We started wearing home-sewn masks to the shop a few weeks back. The aim is purely to lower the risk that we are infectious but asymptomatic or pre-symptomatic and might in that period pass on the virus to others. It's one tool in the toolbox along with the 2-metre distance, touching a minimum of items, hand washing and sanitizing, and obviously being at home the rest of the time. I wouldn't claim that my cloth mask is in any way going to stop me getting infected, but if everyone in a supermarket wore and used one properly (in combination with the other measures), I bet there would be very few transmissions.
We wear the masks just for the one hour in the supermarket and the way home, then they're taken off by the ear straps and dumped in a plastic bag without the cloth part being touched, then boiled on the stove for 10 mins and ironed afterwards ready for the next use.

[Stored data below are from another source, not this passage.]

## config.mk

```make
export PLATFORM = sky130hd
export DESIGN_NAME = mul_result_collector
export DESIGN_NICKNAME = d
export VERILOG_FILES = /design/src/rtl/mul_result_collector.sv
export SDC_FILE = /design/constraint.sdc
export NUM_CORES = 1
export LEC_CHECK = 0
export BUFFER_PORTS_ARGS = -buffer_cell sky130_fd_sc_hd__buf_2
export CAP_MARGIN = 20
export CELL_PAD_IN_SITES_DETAIL_PLACEMENT = 0
export CELL_PAD_IN_SITES_GLOBAL_PLACEMENT = 1
export CORE_MARGIN = 5
export CORE_UTILIZATION = 45
export DETAILED_ROUTE_END_ITERATION = 10
export PLACE_DENSITY = 0.88
export SLEW_MARGIN = 20
export SYNTH_ARGS = -nofsm -noshare
export SYNTH_HDL_FRONTEND = slang
export SYNTH_SLANG_ARGS = --single-unit
```

## constraint.sdc

```tcl
create_clock -name clk -period 3.8 [get_ports clk]
set_clock_uncertainty 0.05 [all_clocks]
set_input_delay 0.38 -clock clk [delete_from_list [all_inputs] [get_ports clk]]
set_output_delay 0.38 -clock clk [all_outputs]
set_load 0.05 [all_outputs]
```
`src/rtl/sram_port_arbiter.sv`:
```
// Round-robin arbiter sharing one single-port SRAM macro between two requesters,
// with per-port lock for atomic read-modify-write and tagged read-valid return.
module sram_port_arbiter #(
    parameter int ADDR_W = 5,
    parameter int DATA_W = 32
) (
    input  logic              clk,
    input  logic              reset,

    input  logic              a_req,
    input  logic              a_we,
    input  logic [ADDR_W-1:0] a_addr,
    input  logic [DATA_W-1:0] a_wdata,
    input  logic              a_lock,
    output logic              a_gnt,
    output logic              a_rvalid,

    input  logic              b_req,
    input  logic              b_we,
    input  logic [ADDR_W-1:0] b_addr,
    input  logic [DATA_W-1:0] b_wdata,
    input  logic              b_lock,
    output logic              b_gnt,
    output logic              b_rvalid,

    output logic [DATA_W-1:0] rdata,

    output logic              sram_csb_n,
    output logic              sram_we_n,
    output logic [ADDR_W-1:0] sram_addr,
    output logic [DATA_W-1:0] sram_din,
    input  logic [DATA_W-1:0] sram_dout
);

    typedef enum logic [1:0] {
        LOCK_IDLE  = 2'd0,
        LOCK_OWN_A = 2'd1,
        LOCK_OWN_B = 2'd2
    } lock_state_t;

    localparam logic PORT_A = 1'b0;
    localparam logic PORT_B = 1'b1;

    lock_state_t lock_state;
    logic        rr_last;
    logic        rd_pend;
    logic        rd_port;

    logic        own_a;
    logic        own_b;
    logic        gnt_a;
    logic        gnt_b;

    // Ownership ends in the very cycle the owner drops its lock, so the other
    // port can already be granted in that cycle.
    assign own_a = (lock_state == LOCK_OWN_A) && a_lock;
    assign own_b = (lock_state == LOCK_OWN_B) && b_lock;

    // NOTE: every always_comb output gets a default first so no path can infer a latch.
    always_comb begin
        gnt_a = 1'b0;
        gnt_b = 1'b0;
        if (reset) begin
            gnt_a = 1'b0;
            gnt_b = 1'b0;
        end else if (own_a) begin
            gnt_a = a_req;
        end else if (own_b) begin
            gnt_b = b_req;
        end else if (a_req && b_req) begin
            gnt_a = (rr_last == PORT_B);
            gnt_b = (rr_last == PORT_A);
        end else begin
            gnt_a = a_req;
            gnt_b = b_req;
        end
    end

    assign a_gnt = gnt_a;
    assign b_gnt = gnt_b;

    always_comb begin
        sram_csb_n = 1'b1;
        sram_we_n  = 1'b1;
        sram_addr  = '0;
        sram_din   = '0;
        if (gnt_a) begin
            sram_csb_n = 1'b0;
            sram_we_n  = ~a_we;
            sram_addr  = a_addr;
            sram_din   = a_wdata;
        end else if (gnt_b) begin
            sram_csb_n = 1'b0;
            sram_we_n  = ~b_we;
            sram_addr  = b_addr;
            sram_din   = b_wdata;
        end
    end

    // NOTE: sequential state uses non-blocking assignments so every flop samples pre-edge values.
    always_ff @(posedge clk or posedge reset) begin
        if (reset) begin
            lock_state <= LOCK_IDLE;
            rr_last    <= PORT_B;
            rd_pend    <= 1'b0;
            rd_port    <= PORT_A;
        end else begin
            if (gnt_a) begin
                rr_last <= PORT_A;
            end else if (gnt_b) begin
                rr_last <= PORT_B;
            end

            if (gnt_a && a_lock) begin
                lock_state <= LOCK_OWN_A;
            end else if (gnt_b && b_lock) begin
                lock_state <= LOCK_OWN_B;
            end else if (own_a) begin
                lock_state <= LOCK_OWN_A;
            end else if (own_b) begin
                lock_state <= LOCK_OWN_B;
            end else begin
                lock_state <= LOCK_IDLE;
            end

            rd_pend <= (gnt_a && !a_we) || (gnt_b && !b_we);
            rd_port <= gnt_b ? PORT_B : PORT_A;
        end
    end

    assign a_rvalid = rd_pend && (rd_port == PORT_A);
    assign b_rvalid = rd_pend && (rd_port == PORT_B);
    assign rdata    = sram_dout;

endmodule

```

Home-made masks are really taking hold here in Germany for precisely that reason. The town of Jena has made it compulsory to wear masks (or scarves) in public spaces, but I don't see that happening here in Berlin because too many people are too stupid and bloody-minded to do it properly.
Re. counting mortality in Germany: the head of the Robert Koch Institute has confirmed that anybody who dies having tested positive for CoVid counts towards the figures, whatever their pre-existing conditions. The one thing that Germany is not doing is routinely posthumously testing people who were not previously diagnosed, but it is thought that this will be a relatively small number of people.
It's not entirely clear why the German total of deaths is so low (as opposed to the proportion of those tested), but it's certainly true that the German health system is nowhere near being at capacity right now. And so many people are being tested thatpossibly a decision is made at a very early stage whether to hospitalise or not, which increases people's chances of survival.